▶ _Listed entries_
Context: an optimization exercise on an open-source flow, tuned for a short achievable clock period and few clock cycles. The choices shown serve that exercise and are no tape-out recipe.
The RTL was checked by simulation tests, not by an equivalence proof against the original design.
The clock port is modelled as an ideal driver; clocking choices that lean on that would not hold on a real chip.
No activity file was given, so power comes from the tool's default toggle rates.

## oak
Design l2_tlb_tag_lookup, start of the top module:
module l2_tlb_tag_lookup #(
    parameter  int SETS  = 16,
    parameter  int VPN_W = 31,
    localparam int IW    = $clog2(SETS)
) (
    input  logic             clk,
    input  logic             reset_n,
    input  logic             req_valid,
    output logic             req_ready,
    input  logic [VPN_W-1:0] req_vpn,
    input  logic             req_passthrough,
    input  logic             flush,
    output logic             resp_valid,
    output logic [4:0]       resp_hitsVec,
    output logic             resp_miss,
    output logic [IW-1:0]    resp_idx,
    output logic [3:0]       resp_valid_way,
    output logic             ptw_req_valid,
    input  logic             ptw_req_ready,
    output logic [VPN_W-1:0] ptw_req_vpn,
    input  logic             ptw_resp_valid,
    input  logic             ptw_resp_error,
    output logic             refill_valid,
    output logic [1:0]       refill_way,
    output logic [IW-1:0]    refill_idx
);
    localparam int TW = VPN_W - IW;
    logic [3:0]       valid_q [SETS];
    logic [TW-1:0]    tag_q   [4][SETS];
    logic             flush_q;    
    logic [1:0]       rr_q;
    logic             busy_q;     
    logic             busy_rdy_q;   
    logic             preq_q;     
    logic             wait_q;     
    logic             drop_q;     
    logic             armw_q;     
    logic             allv_q;     
    logic [3:0]       wen_q   [SETS];   
    logic [IW-1:0]    fill_idx_q;
    logic [TW-1:0]    fill_tag_q;
    logic [IW-1:0]    req_idx;
    logic [TW-1:0]    req_tag;
    logic [SETS-1:0]  dec;
    logic [3:0]       veff    [SETS];
    logic [3:0]       nsel    [SETS];
    logic [3:0]       hit4    [4];
    logic [1:0]       nhit8   [4];
    logic [3:0]       hitw;
    logic [1:0]       nany2;
  ...
Size in the first run: roughly 5400 cells after synthesis, about 1900 flip-flops, roughly 94 I/O pins.
export LEC_CHECK = 0
export CAP_MARGIN = 20
export CORE_MARGIN = 8
export CORE_UTILIZATION = 55
export SETUP_SLACK_MARGIN = 3.0
export SLEW_MARGIN = 20
export SYNTH_HIERARCHICAL = 1
export SYNTH_MINIMUM_KEEP_SIZE = 0
export TNS_END_PERCENT = 100
create_clock -name core_clock -period 5.5 [get_ports {clk}]
standard.sh (not shown) runs the stock make flow with config.mk's settings and CLKGATE_MAP_FILE= SYNTH_SCRIPT=/design/flow/synth_recipe.tcl, a recipe that flattens the netlist after the stock synthesis.
==> flow/flow/run.sh <==
#!/bin/bash
# Layout flow: the standard ORFS flow (standard.sh, with the standard
# synthesis unchanged) plus two ORFS step hooks:
#   flow/io.tcl       before pin placement: keeps the ports of the short
#                     port-to-port control paths next to each other;
#   flow/post_cts.tcl after CTS: upsizes the port buffers and the gates
#                     that drive output buffers, then repairs setup again.
# Each tool's output is in synth.log / layout.log here and in orfs/logs/.
set -euo pipefail
here=$(pwd)
export PRE_IO_PLACEMENT_TCL=$here/flow/io.tcl
export POST_CTS_TCL=$here/flow/post_cts.tcl
bash standard.sh synth > synth.log 2>&1
bash standard.sh finish > layout.log 2>&1
Other scripts of this flow, unchanged in this note and not shown: flow/flow/io.tcl, flow/flow/post_cts.tcl
Testbench counts of oak, summed over its fixed seeds: cycles 58,847.
Background: an optimization exercise with open tools, aiming at small area, a short achievable clock period and few clock cycles per item. Do not read the settings as production practice.
Function was checked by simulation only, so behaviour that the tests miss may differ from the original.
No activity file was given, so power comes from the tool's default toggle rates.

==> build 29: inputs <==
// radix_digit_converter_core
module radix_digit_converter_core #(
  parameter int unsigned VALUE_BITS = rdc_pkg::VALUE_BITS_DEF,
  parameter int unsigned MAX_DIGITS = rdc_pkg::MAX_DIGITS_DEF
) (
  input  logic                  clk_i,
  input  logic                  rst_ni,
  input  logic                  cfg_we_i,
  input  logic [rdc_pkg::BASE_W-1:0]     cfg_wdata_i,
  input  logic                  in_valid_i,
  output logic                  in_ready_o,
  input  logic [VALUE_BITS-1:0] value_i,
  output logic                  out_valid_o,
  input  logic                  out_ready_i,
  output logic [rdc_pkg::DIGIT_W-1:0]    digit_o,
  output logic                  last_digit_o
);
export LEC_CHECK = 0
export ABC_AREA = 1
export CAP_MARGIN = 20
export CORE_MARGIN = 2
export CORE_UTILIZATION = 40
export GPL_TIMING_DRIVEN = 1
export SETUP_SLACK_MARGIN = 5
export SLEW_MARGIN = 20
export TNS_END_PERCENT = 100
create_clock -name core_clock -period 9.0 [get_ports {clk_i}]
run.sh (not shown) runs the stock make flow with config.mk's settings and CLKGATE_MAP_FILE= SYNTH_SCRIPT=/design/flow/synth_recipe.tcl, a recipe that flattens the netlist after the stock synthesis.
==> trial 91 (differences from build 29) <==
--- a/flow/design.v
+++ b/flow/design.v
@@ -57,32 +57,28 @@
   logic [1:0]  pw_q, pw_d;         
   logic        byte_q, byte_d;     
   logic [5:0]  pp_q, pp_d;         
   logic [3:0]  vtop_q, vtop_d;     
   logic [4:0]  ntop_q, ntop_d;     
   logic [5:0]  k_q, k_d;           
   logic [5:0]  remd_q, remd_d;     
   logic        pass1_q, pass1_d;
-  logic        kgt_q, kgt_d;       
-  logic        rec_q, rec_d;       
   logic       rv_q, rv_d;          
   logic       rf_q, rf_d;          
   logic [4:0] rpos_q, rpos_d;      
   logic       lz_q, lz_d;          
   logic       iss_q, iss_d;        
   logic       done_q, done_d;      
   logic       sv_q [NST];          
   logic       sf_q [NST];          
   logic [4:0] sp_q [NST];          
   logic [7:0] sr_q [NST];          
   logic       sz_q [NST];          
   logic [1:0] sb_q [NST];          
-  logic       sl_q [NST];          
-  logic       sl_d [NST];
   logic       sv_d [NST];
   logic       sf_d [NST];
   logic [4:0] sp_d [NST];
   logic [7:0] sr_d [NST];
   logic       sz_d [NST];
   logic [1:0] sb_d [NST];
   logic        oact_q, oact_d;     
   logic [1:0]  om_q, om_d;
@@ -99,58 +95,44 @@
   logic [7:0]  dig_q, dig_d;
   logic        last_q, last_d;
   logic adv;
   assign adv = !ov_q || out_ready_i;
   assign in_ready_o   = rdy_q;
   assign out_valid_o  = ov_q;
   assign digit_o      = dig_q;
   assign last_digit_o = last_q;
-  function automatic logic [4:0] top_bit(input logic [31:0] x);
-    logic [15:0] y16;
-    logic [7:0]  y8;
-    logic [3:0]  y4;
-    logic [1:0]  y2;
-    top_bit[4] = |x[31:16];
-    y16        = top_bit[4] ? x[31:16] : x[15:0];
-    top_bit[3] = |y16[15:8];
-    y8         = top_bit[3] ? y16[15:8] : y16[7:0];
-    top_bit[2] = |y8[7:4];
-    y4         = top_bit[2] ? y8[7:4] : y8[3:0];
-    top_bit[1] = |y4[3:2];
-    y2         = top_bit[1] ? y4[3:2] : y4[1:0];
-    top_bit[0] = y2[1];
-  endfunction
   logic [3:0] in_top;      
-  logic [5:0] oct_start;   
   always_comb begin
-    logic [31:0] cnz, onz;
-    logic [4:0]  oi;
-    cnz = '0;
-    onz = '0;
-    for (int c = 0; c < 16; c++) cnz[c] = (((64'(value_i) >> (4 * c)) & 64'hf) != 64'd0);
-    for (int i = 0; i < 21; i++) onz[i] = (((64'(value_i) >> (3 * i)) & 64'h7) != 64'd0);
-    in_top    = 4'(top_bit(cnz));
-    oi        = top_bit(onz);
-    oct_start = 6'(oi) + {oi, 1'b0};
+    in_top = '0;
+    for (int c = 0; c < 16; c++) begin
+      if (((64'(value_i) >> (4 * c)) & 64'hf) != 64'd0) in_top = 4'(c);
+    end
+  end
+  logic [5:0] oct_start;
+  always_comb begin
+    oct_start = 6'd0;
+    for (int i = 0; i < 21; i++) begin
+      if (((64'(value_i) >> (3 * i)) & 64'h7) != 64'd0) oct_start = 6'(3 * i);
+    end
   end
   logic [1:0] w_grp;       
   assign w_grp = 2'(w_q >> {pp_q[5:1], 1'b0});
   logic [1:0] w_pair;      
   assign w_pair = 2'(w_q >> {rpos_q, 1'b0});
   logic [7:0] o_win;       
   assign o_win = 8'(o_q >> {op_q[5:2], 2'b00});
   logic [3:0] o_hi, o_lo;
   logic [4:0] o_ptr;
   logic [4:0] o_top;
   always_comb begin
-    logic [31:0] nz;
-    nz = '0;
-    for (int i = 0; i < 20; i++) nz[i] = (o_q[4*i +: 4] != 4'd0);
-    o_top = top_bit(nz);
+    o_top = '0;
+    for (int i = 0; i < 20; i++) begin
+      if (o_q[4*i +: 4] != 4'd0) o_top = 5'(i);
+    end
   end
   assign o_ptr = ofirst_q ? o_top : orp_q;
   assign o_hi  = 4'(o_q >> {o_ptr, 2'b00});
   assign o_lo  = 4'(o_q >> {o_ptr[4:1], 3'b000});
   function automatic logic [3:0] dd_corr(input logic [3:0] d);
     dd_corr = (d >= 4'd5) ? 4'(d + 4'd3) : d;
   endfunction
   logic [79:0] dd_next;
@@ -199,17 +181,17 @@
   logic       fin_zero;      
   logic       fin_lastst;    
   always_comb begin
     fin        = 1'b0;
     fin_dig    = '0;
     fin_zero   = 1'b0;
     fin_lastst = 1'b0;
     for (int s = 0; s < NST; s++) begin
-      if (sv_q[s] && sl_q[s]) begin
+      if (sv_q[s] && sp_q[s] == 5'd0) begin
         fin        = 1'b1;
         fin_dig    = st_r[s];
         fin_zero   = !st_z[s];
         fin_lastst = (s == NST - 1);
       end
     end
   end
   logic ofin;                
@@ -239,35 +221,35 @@
     case (opw_q)
       2'd0:    step = 6'd1;
       2'd1:    step = 6'd3;
       default: step = 6'd4;
     endcase
     if (oact_q) begin
       case (om_q)
         OM_P2: begin
-          ofin = adv && (op_q == 6'd0);
           if (olead_q && dg == 4'd0 && op_q != 6'd0) begin
             op_d = op_q - step;
           end else if (adv) begin
             ov_d    = 1'b1;
             dig_d   = {4'd0, dg};
             last_d  = (op_q == 6'd0);
             olead_d = 1'b0;
             op_d    = op_q - step;
+            ofin    = (op_q == 6'd0);
           end
         end
         OM_BCD: begin
           if (adv) begin
             ov_d     = 1'b1;
             ofirst_d = 1'b0;
             dig_d    = {4'd0, o_hi};
             last_d   = (o_ptr == 5'd0);
             orp_d    = o_ptr - 5'd1;
-            ofin     = ofirst_q ? (o_q[79:4] == 76'd0) : (orp_q == 5'd0);
+            ofin     = (o_ptr == 5'd0);
           end
         end
         default: begin
           if (adv) begin
             ov_d   = 1'b1;
             dig_d  = obyte_q ? {o_hi, o_lo} : {4'd0, o_hi};
             last_d = ofinal_q && (ocnt_q == 5'd1);
             ocnt_d = ocnt_q - 5'd1;
@@ -277,24 +259,16 @@
         end
       endcase
       if (ofin) oact_d = 1'b0;
     end
   end
   logic ofree;               
   assign ofree = !oact_q || ofin;
   assign rdy_d = (ps_d == PS_IDLE);
-  logic       xfer;
-  logic [1:0] xfer_om;
-  logic [5:0] remd_x;      
-  always_comb begin
-    xfer    = ofree && (ps_q == PS_XFER || (ps_q == PS_DIV && done_q));
-    xfer_om = p2_q ? OM_P2 : ((b_q == 9'd10) ? OM_BCD : OM_DIV);
-    remd_x  = (ps_q == PS_DIV && pass1_q) ? k_q : remd_q;
-  end
   always_comb begin
     logic [5:0] kn;
     logic [5:0] cap;
     logic [5:0] kept;
     ps_d    = ps_q;
     p2_d    = p2_q;
     v_d     = v_q;
     w_d     = w_q;
@@ -304,46 +278,42 @@
     pw_d    = pw_q;
     byte_d  = byte_q;
     pp_d    = pp_q;
     vtop_d  = vtop_q;
     ntop_d  = ntop_q;
     k_d     = k_q;
     remd_d  = remd_q;
     pass1_d = pass1_q;
-    kgt_d   = kgt_q;
-    rec_d   = 1'b0;
     kn   = k_q + 6'd1;
     cap  = byte_q ? 6'd10 : 6'd20;
-    kept = kgt_q ? cap : k_q;
+    kept = (k_q > cap) ? cap : k_q;
     for (int s = 0; s < NST; s++) begin
       sr_d[s] = sr_q[s];
       sz_d[s] = sz_q[s];
       if (sv_q[s]) begin
         sr_d[s] = st_r[s];
         sz_d[s] = st_z[s];
       end
     end
     rv_d    = rv_q && (rpos_q != 5'd0) && (ps_q == PS_DIV);
     rf_d    = 1'b0;
     rpos_d  = rpos_q - 5'd1;
     lz_d    = lz_q;
     iss_d   = iss_q;
     done_d  = done_q;
-    sv_d[0] = rv_q && (ps_q == PS_DIV) && !done_q;
+    sv_d[0] = rv_q && (ps_q == PS_DIV);
     sf_d[0] = rf_q;
     sp_d[0] = rpos_q;
     sb_d[0] = w_pair;
-    sl_d[0] = (rpos_q == 5'd0);
     for (int s = 1; s < NST; s++) begin
-      sv_d[s] = sv_q[s-1] && (ps_q == PS_DIV) && !done_q;
+      sv_d[s] = sv_q[s-1] && (ps_q == PS_DIV);
       sf_d[s] = sf_q[s-1];
       sp_d[s] = sp_q[s-1];
       sb_d[s] = st_q[s-1];
-      sl_d[s] = sl_q[s-1];
     end
     if (sv_q[NST-1]) begin
       w_d[{sp_q[NST-1], 1'b0} +: 2] = st_q[NST-1];
       if (st_q[NST-1] != 2'd0 && !st_zin[NST-1]) begin
         ntop_d = sp_q[NST-1];
         lz_d   = 1'b1;
       end
     end
@@ -355,17 +325,16 @@
       byte_d  = (beff > 9'd16);
       p2_d    = (beff == 9'd2 || beff == 9'd8 || beff == 9'd16);
       vtop_d  = in_top;
       s_d     = (beff == 9'd2 || beff == 9'd8 || beff == 9'd16) ? 80'(value_i) : 80'd0;
       lz_d    = 1'b0;
       iss_d   = 1'b0;
       done_d  = 1'b0;
       k_d     = '0;
-      kgt_d   = 1'b0;
       pass1_d = 1'b1;
       rf_d    = 1'b1;
       rpos_d  = {in_top, 1'b1};
       if (beff == 9'd2) begin
         pw_d = 2'd0;
         pp_d = {in_top, 2'b11};
       end else if (beff == 9'd8) begin
         pw_d = 2'd1;
@@ -392,35 +361,24 @@
         end
       end
       PS_DD: begin
         s_d  = dd_next;
         pp_d = pp_q - 6'd2;
         if (pp_q[5:1] == 5'd0) ps_d = PS_XFER;
       end
       PS_DIV: begin
-        if (rec_q) begin
-          w_d     = 64'(v_q);
-          k_d     = '0;
-          kgt_d   = 1'b0;
-          pass1_d = 1'b0;
-          rv_d    = 1'b1;
-          rf_d    = 1'b1;
-          rpos_d  = {vtop_q, 1'b1};
-          lz_d    = 1'b0;
-          iss_d   = 1'b0;
-        end else if (done_q) begin
+        if (done_q) begin
           if (pass1_q) remd_d = k_q;
           done_d = 1'b0;
           rv_d   = 1'b0;
           ps_d   = PS_XFER;
         end else begin
           if (fin) begin
-            k_d   = kn;
-            kgt_d = (kn > cap);
+            k_d = kn;
             if (byte_q) s_d = {fin_dig, s_q[79:8]};
             else        s_d = {fin_dig[3:0], s_q[79:4]};
             if ((pass1_q && fin_zero) || (!pass1_q && kn == remd_q)) begin
               done_d = 1'b1;
             end else if (fin_lastst) begin
               iss_d = 1'b0;
               if (!iss_q) begin
                 rv_d   = 1'b1;
@@ -437,39 +395,52 @@
             lz_d   = 1'b0;
             iss_d  = 1'b1;
           end
         end
       end
       default: begin   
       end
     endcase
-    if (xfer) begin
-      if (!p2_q && b_q != 9'd10) begin
-        remd_d = remd_x - kept;
-        if (kgt_q) begin
-          rec_d   = 1'b1;
+    if (ps_q == PS_XFER && ofree) begin
+      if (!p2_q && pw_q == 2'd2 && b_q != 9'd10) begin
+        remd_d = remd_q - kept;
+        if (remd_q != kept) begin
+          w_d     = 64'(v_q);
+          k_d     = '0;
+          pass1_d = 1'b0;
           ps_d    = PS_DIV;
+          rv_d    = 1'b1;
+          rf_d    = 1'b1;
+          rpos_d  = {vtop_q, 1'b1};
+          lz_d    = 1'b0;
+          iss_d   = 1'b0;
         end else begin
           ps_d = PS_IDLE;
         end
       end else begin
         ps_d = PS_IDLE;
       end
     end
   end
+  logic                xfer;
+  logic [1:0]          xfer_om;
+  always_comb begin
+    xfer    = (ps_q == PS_XFER) && ofree;
+    xfer_om = p2_q ? OM_P2 : ((b_q == 9'd10) ? OM_BCD : OM_DIV);
+  end
   logic [79:0] o_n;
   logic [1:0]  om_n;
   logic [5:0]  op_n;
   logic [1:0]  opw_n;
   logic        olead_n, ofirst_n, oact_n, ofinal_n, obyte_n;
   logic [4:0]  orp_n, ocnt_n;
   always_comb begin
     logic [5:0] kept;
-    kept     = kgt_q ? (byte_q ? 6'd10 : 6'd20) : k_q;
+    kept     = (k_q > (byte_q ? 6'd10 : 6'd20)) ? (byte_q ? 6'd10 : 6'd20) : k_q;
     o_n      = o_d;
     om_n     = om_d;
     op_n     = op_d;
     opw_n    = opw_d;
     olead_n  = olead_d;
     ofirst_n = ofirst_d;
     orp_n    = orp_d;
     ocnt_n   = ocnt_d;
@@ -481,17 +452,17 @@
       om_n     = xfer_om;
       o_n      = s_q;
       op_n     = pp_q;
       opw_n    = pw_q;
       olead_n  = 1'b1;
       ofirst_n = (xfer_om == OM_BCD);
       orp_n    = 5'd19;
       ocnt_n   = 5'(kept);
-      ofinal_n = !kgt_q;
+      ofinal_n = (remd_q == kept);
       obyte_n  = byte_q;
     end
   end
   always_ff @(posedge clk_i or negedge rst_ni) begin
     if (!rst_ni) begin
       ps_q   <= PS_IDLE;
       rdy_q  <= 1'b1;
       rv_q   <= 1'b0;
@@ -517,18 +488,16 @@
     pw_q     <= pw_d;
     byte_q   <= byte_d;
     pp_q     <= pp_d;
     vtop_q   <= vtop_d;
     ntop_q   <= ntop_d;
     k_q      <= k_d;
     remd_q   <= remd_d;
     pass1_q  <= pass1_d;
-    kgt_q    <= kgt_d;
-    rec_q    <= rec_d;
     rf_q     <= rf_d;
     rpos_q   <= rpos_d;
     lz_q     <= lz_d;
     iss_q    <= iss_d;
     done_q   <= done_d;
     om_q     <= om_n;
     o_q      <= o_n;
     op_q     <= op_n;
@@ -542,12 +511,11 @@
     dig_q    <= dig_d;
     last_q   <= last_d;
     for (int s = 0; s < NST; s++) begin
       sf_q[s] <= sf_d[s];
       sp_q[s] <= sp_d[s];
       sr_q[s] <= sr_d[s];
       sz_q[s] <= sz_d[s];
       sb_q[s] <= sb_d[s];
-      sl_q[s] <= sl_d[s];
     end
   end
 endmodule
CORE_UTILIZATION = 70   (was 40)
GPL_TIMING_DRIVEN = not set   (was 1)
==> notes <==
- Trial 91 ran to the end with no violations. Build 29 completed without violations.
- Between trial 91 and build 29, the lower synthesized cell count is in trial 91 (gap 3.5%, measured against build 29).
- Between build 29 and trial 91, the lower critical path depth is in trial 91 (gap 1).
- Between build 29 and trial 91, the lower sequential power is in trial 91 (gap 9.6%, measured against trial 91).
- Power: trial 91 is smaller than build 29 (about 16%).
- Of trial 91 and build 29, build 29 has the higher cell count (gap about 12%, measured against build 29).
- In build 29 the combinational power is larger than in trial 91, by about 30%.
- Die area: build 29 is larger than trial 91 (about 80%).
Testbench counts of build 29, summed over its fixed seeds: cycles 7,833, digits 4,076.
Testbench counts of trial 91, summed over its fixed seeds: cycles 7,920, digits 4,076.

-- port drivers added, routing unchanged --
In the flow no input, the clock included, has a driving cell. The finished layouts below were timed again as built, in two steps. Step 1 (the two cells are an assumption about what drives the block):
set clk [get_ports {clk_i}]
set_driving_cell -lib_cell sky130_fd_sc_hd__clkbuf_16 $clk
set_driving_cell -lib_cell sky130_fd_sc_hd__buf_2 [delete_from_list [all_inputs] $clk]
Step 2 times the ports against the registers' clock, not the clock port: input delays grow and output delays shrink by t, the midpoint of the rising clock arrivals with the driver on. Three values: ideal ports, drivers, drivers and shift; two values: the first two.
run	t (ns)	setup slack, ns	hold WS [ns]	worst setup path at the end	worst slew at a driven data input, ns
build 29	0.696	5.098 / 5.131 / 4.435	0.325 / 0.325 / 0.325	input to register	0.15
trial 91	0.692	4.962 / 4.978 / 4.310	0.338 / 0.338 / 0.338	input to register	0.05
After both steps setup and hold are still met in every run listed. For build 29, which loses most, drivers alone change the setup slack by +0.033 ns; drivers and shift together by -0.663 ns.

▶ _Brief_
Each line in the entries above, starting at the line with "logic [4:0] o_top;" and ending at the line with "function automatic logic [3:0]", is to be printed exactly, and only those lines.

▶ _Result for this task_
   logic [4:0] o_top;
   always_comb begin
-    logic [31:0] nz;
-    nz = '0;
-    for (int i = 0; i < 20; i++) nz[i] = (o_q[4*i +: 4] != 4'd0);
-    o_top = top_bit(nz);
+    o_top = '0;
+    for (int i = 0; i < 20; i++) begin
+      if (o_q[4*i +: 4] != 4'd0) o_top = 5'(i);
+    end
   end
   assign o_ptr = ofirst_q ? o_top : orp_q;
   assign o_hi  = 4'(o_q >> {o_ptr, 2'b00});
   assign o_lo  = 4'(o_q >> {o_ptr[4:1], 3'b000});
   function automatic logic [3:0] dd_corr(input logic [3:0] d);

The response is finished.